IndiaCorpLaw

Board Diversity and Women Directors

On the occasion of the International Women’s Day, it is apt to consider the role of board diversity, particularly the participation of women directors, in corporate governance. A discussion in the Hindu Business Line finds that women in corporate boardrooms continue to be an exception rather than the norm. Some countries have addressed this concern by imposing specific requirements for women directors in their corporate governance norms. Several European countries have taken the lead in this direction. For example, Norway imposes a mandatory requirement to appoint women directors on its companies, and is the first country to do so – the Financial Times has an extensive report titled Skirting the Board, which analyzes Norway’s experience. Other countries that have taken (or are in the process of taking) similar steps are France, Germany and Spain.

There is also some empirical evidence that supports the role of board diversity. One study finds “significant positive relationships between the fraction of women or minorities on the board and firm value”. Another study by Renee B. Adams and Daniel Ferreira establishes other benefits of women directors, but raises some doubts as to their contribution towards firm value; the abstract states:

We show that female directors have a significant impact on board inputs and firm outcomes. In a sample of US firms, we find that female directors have better attendance records than male directors, male directors have fewer attendance problems the more gender-diverse the board is, and women are more likely to join monitoring committees. These results suggest that gender-diverse boards allocate more effort to monitoring. Accordingly, we find that CEO turnover is more sensitive to stock performance and directors receive more equity-based compensation in firms with more gender-diverse boards. However, the average effect of gender diversity on firm performance is negative. This negative effect is driven by companies with fewer takeover defenses. Our results suggest that mandating gender quotas for directors can reduce firm value for well-governed firms.

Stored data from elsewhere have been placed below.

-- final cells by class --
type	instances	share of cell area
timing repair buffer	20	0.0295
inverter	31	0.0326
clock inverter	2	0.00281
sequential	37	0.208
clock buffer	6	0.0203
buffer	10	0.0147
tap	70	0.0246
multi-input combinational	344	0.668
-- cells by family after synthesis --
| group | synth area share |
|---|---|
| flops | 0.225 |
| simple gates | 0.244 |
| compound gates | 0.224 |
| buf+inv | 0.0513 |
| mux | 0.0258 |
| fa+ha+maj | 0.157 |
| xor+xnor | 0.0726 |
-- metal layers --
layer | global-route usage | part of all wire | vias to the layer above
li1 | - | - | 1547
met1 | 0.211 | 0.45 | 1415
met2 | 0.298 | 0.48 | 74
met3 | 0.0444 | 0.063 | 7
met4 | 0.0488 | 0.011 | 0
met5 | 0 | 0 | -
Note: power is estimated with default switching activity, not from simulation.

As far as Indian corporate governance is concerned, the issue of board diversity is yet to gain sufficient recognition. There has been very little discourse on this topic, including as to the requirement for women directors. Existing norms and proposals on corporate governance do not provide any coverage of this topic. Since board diversity does have some benefits, it is perhaps worth considering the issue at a policy level. Such consideration should keep in mind the relevant factors that are in operation in India, including the availability of types of individuals who would be suitable to occupy board positions, as well as various economic and cultural factors. It appears premature at this stage to impose a mandatory requirement of appointing minimum number of women directors in India, especially because the available empirical evidence is not clear, but it is certainly worthwhile for companies and their nomination committees to lay down parameters regarding board and gender diversity that may be applied while making board appointments. It is possible that a handful of blue-chip companies are already following such an approach, but that needs to be reflected in a widespread fashion.